# Assignment
Gather all lines from the material that contain the word "period".
━━━━
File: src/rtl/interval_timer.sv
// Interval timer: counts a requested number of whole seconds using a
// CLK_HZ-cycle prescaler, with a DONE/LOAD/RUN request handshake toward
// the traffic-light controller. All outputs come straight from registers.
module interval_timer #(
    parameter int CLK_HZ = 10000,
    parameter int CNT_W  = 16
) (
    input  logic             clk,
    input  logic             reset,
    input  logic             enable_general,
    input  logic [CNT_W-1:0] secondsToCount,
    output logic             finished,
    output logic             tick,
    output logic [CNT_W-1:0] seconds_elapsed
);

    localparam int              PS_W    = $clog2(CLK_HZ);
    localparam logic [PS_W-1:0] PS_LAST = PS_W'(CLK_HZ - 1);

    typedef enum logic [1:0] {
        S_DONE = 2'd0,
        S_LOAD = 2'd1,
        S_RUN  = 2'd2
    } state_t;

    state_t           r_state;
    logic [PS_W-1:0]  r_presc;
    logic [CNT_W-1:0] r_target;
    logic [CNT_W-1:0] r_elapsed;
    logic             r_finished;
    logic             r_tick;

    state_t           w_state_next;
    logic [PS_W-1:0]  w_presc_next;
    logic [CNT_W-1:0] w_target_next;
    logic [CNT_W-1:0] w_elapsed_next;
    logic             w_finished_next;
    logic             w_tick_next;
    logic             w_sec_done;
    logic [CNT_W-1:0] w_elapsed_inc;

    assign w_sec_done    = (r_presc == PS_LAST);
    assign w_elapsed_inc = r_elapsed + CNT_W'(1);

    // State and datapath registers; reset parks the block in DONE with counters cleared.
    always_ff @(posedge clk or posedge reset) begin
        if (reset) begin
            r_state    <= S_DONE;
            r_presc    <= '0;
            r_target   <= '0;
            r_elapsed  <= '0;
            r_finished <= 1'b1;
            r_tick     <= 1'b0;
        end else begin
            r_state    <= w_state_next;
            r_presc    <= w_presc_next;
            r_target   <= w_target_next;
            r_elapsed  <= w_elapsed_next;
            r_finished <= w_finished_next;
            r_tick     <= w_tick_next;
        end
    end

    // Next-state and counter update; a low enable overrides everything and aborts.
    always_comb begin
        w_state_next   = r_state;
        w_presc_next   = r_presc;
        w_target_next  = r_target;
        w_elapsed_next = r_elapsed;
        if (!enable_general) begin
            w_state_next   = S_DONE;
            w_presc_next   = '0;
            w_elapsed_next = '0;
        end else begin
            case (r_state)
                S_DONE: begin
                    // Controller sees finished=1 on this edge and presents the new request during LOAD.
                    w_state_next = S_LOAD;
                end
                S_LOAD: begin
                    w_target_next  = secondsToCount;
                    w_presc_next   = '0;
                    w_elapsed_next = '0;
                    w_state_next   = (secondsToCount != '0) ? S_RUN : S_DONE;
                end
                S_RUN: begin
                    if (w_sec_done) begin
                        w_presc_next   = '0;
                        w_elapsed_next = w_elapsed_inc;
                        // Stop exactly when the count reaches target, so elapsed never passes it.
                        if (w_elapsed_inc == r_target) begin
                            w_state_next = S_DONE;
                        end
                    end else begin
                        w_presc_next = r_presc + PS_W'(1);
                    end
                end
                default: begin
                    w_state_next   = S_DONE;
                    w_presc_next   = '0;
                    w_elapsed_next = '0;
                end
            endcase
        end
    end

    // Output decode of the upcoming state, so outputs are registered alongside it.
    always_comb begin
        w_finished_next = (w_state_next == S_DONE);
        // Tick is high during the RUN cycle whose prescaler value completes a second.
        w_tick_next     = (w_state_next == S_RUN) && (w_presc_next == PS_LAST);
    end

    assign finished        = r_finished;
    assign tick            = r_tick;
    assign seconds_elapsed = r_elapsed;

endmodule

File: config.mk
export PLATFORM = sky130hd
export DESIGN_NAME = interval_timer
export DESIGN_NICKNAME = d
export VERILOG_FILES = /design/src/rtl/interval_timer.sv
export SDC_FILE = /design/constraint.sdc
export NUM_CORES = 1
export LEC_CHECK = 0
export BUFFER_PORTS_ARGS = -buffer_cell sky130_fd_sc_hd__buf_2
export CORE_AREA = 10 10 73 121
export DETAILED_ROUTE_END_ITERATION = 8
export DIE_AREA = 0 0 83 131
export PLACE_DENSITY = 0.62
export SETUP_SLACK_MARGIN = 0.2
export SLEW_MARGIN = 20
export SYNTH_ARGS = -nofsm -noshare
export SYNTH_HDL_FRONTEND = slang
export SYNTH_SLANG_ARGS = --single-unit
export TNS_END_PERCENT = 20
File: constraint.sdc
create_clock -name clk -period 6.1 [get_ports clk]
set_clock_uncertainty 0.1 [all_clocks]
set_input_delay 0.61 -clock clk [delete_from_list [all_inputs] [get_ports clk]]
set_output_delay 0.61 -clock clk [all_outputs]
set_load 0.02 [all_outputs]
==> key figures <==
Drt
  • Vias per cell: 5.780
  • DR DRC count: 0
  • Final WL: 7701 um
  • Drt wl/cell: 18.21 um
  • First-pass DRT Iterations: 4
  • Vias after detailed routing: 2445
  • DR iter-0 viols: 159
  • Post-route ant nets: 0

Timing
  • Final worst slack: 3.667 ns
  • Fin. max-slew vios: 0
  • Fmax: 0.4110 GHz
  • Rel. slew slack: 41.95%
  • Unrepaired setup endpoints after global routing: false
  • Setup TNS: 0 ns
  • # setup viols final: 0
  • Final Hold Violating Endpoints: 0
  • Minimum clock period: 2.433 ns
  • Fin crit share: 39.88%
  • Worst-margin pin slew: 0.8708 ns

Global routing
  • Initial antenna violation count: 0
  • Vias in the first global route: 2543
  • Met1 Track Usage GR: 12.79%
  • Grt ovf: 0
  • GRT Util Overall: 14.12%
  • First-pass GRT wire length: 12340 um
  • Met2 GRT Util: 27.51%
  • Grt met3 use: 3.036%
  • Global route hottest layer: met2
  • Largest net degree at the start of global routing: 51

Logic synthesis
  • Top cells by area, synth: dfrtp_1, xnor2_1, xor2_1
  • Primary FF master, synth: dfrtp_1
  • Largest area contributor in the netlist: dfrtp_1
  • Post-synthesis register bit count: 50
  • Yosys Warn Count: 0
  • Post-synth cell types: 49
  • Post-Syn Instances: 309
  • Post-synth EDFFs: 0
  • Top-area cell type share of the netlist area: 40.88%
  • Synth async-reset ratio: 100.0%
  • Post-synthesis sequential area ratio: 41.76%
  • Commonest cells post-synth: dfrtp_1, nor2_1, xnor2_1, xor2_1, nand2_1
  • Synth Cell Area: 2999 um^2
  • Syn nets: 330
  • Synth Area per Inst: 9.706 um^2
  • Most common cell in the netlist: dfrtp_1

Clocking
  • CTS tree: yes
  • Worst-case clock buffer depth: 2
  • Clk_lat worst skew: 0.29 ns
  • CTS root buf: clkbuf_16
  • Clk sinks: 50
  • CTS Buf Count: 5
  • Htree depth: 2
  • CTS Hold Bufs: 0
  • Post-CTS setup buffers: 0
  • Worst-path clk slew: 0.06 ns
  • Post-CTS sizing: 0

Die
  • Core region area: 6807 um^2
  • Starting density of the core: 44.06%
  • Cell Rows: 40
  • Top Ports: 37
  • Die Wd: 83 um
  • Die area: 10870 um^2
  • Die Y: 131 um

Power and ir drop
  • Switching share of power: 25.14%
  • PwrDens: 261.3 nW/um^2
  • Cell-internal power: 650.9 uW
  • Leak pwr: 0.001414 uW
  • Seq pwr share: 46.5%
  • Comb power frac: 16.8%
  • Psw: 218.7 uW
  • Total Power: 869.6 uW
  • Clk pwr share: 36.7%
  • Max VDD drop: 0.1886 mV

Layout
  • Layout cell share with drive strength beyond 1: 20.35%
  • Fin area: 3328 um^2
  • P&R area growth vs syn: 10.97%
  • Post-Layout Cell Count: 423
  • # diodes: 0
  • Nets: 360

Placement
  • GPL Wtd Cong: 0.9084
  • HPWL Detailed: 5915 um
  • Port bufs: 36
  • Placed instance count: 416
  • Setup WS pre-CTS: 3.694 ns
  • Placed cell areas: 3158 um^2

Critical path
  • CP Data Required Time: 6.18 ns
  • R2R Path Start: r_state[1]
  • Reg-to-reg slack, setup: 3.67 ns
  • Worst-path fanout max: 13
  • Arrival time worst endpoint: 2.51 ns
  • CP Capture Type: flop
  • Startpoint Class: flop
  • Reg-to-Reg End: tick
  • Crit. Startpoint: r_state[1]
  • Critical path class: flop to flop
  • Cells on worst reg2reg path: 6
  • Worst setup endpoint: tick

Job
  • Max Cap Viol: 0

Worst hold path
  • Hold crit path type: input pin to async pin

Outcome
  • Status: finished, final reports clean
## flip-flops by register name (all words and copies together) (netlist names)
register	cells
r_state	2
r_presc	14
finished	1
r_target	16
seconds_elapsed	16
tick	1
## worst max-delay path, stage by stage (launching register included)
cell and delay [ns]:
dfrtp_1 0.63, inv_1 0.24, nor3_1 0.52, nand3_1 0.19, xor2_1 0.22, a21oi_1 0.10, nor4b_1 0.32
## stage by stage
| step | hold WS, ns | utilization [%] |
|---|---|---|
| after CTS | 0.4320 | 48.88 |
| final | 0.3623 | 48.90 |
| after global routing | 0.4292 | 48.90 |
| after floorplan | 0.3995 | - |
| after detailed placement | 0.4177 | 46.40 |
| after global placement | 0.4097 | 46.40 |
━━━━
# Exercise solution
create_clock -name clk -period 6.1 [get_ports clk]
  • Minimum clock period: 2.433 ns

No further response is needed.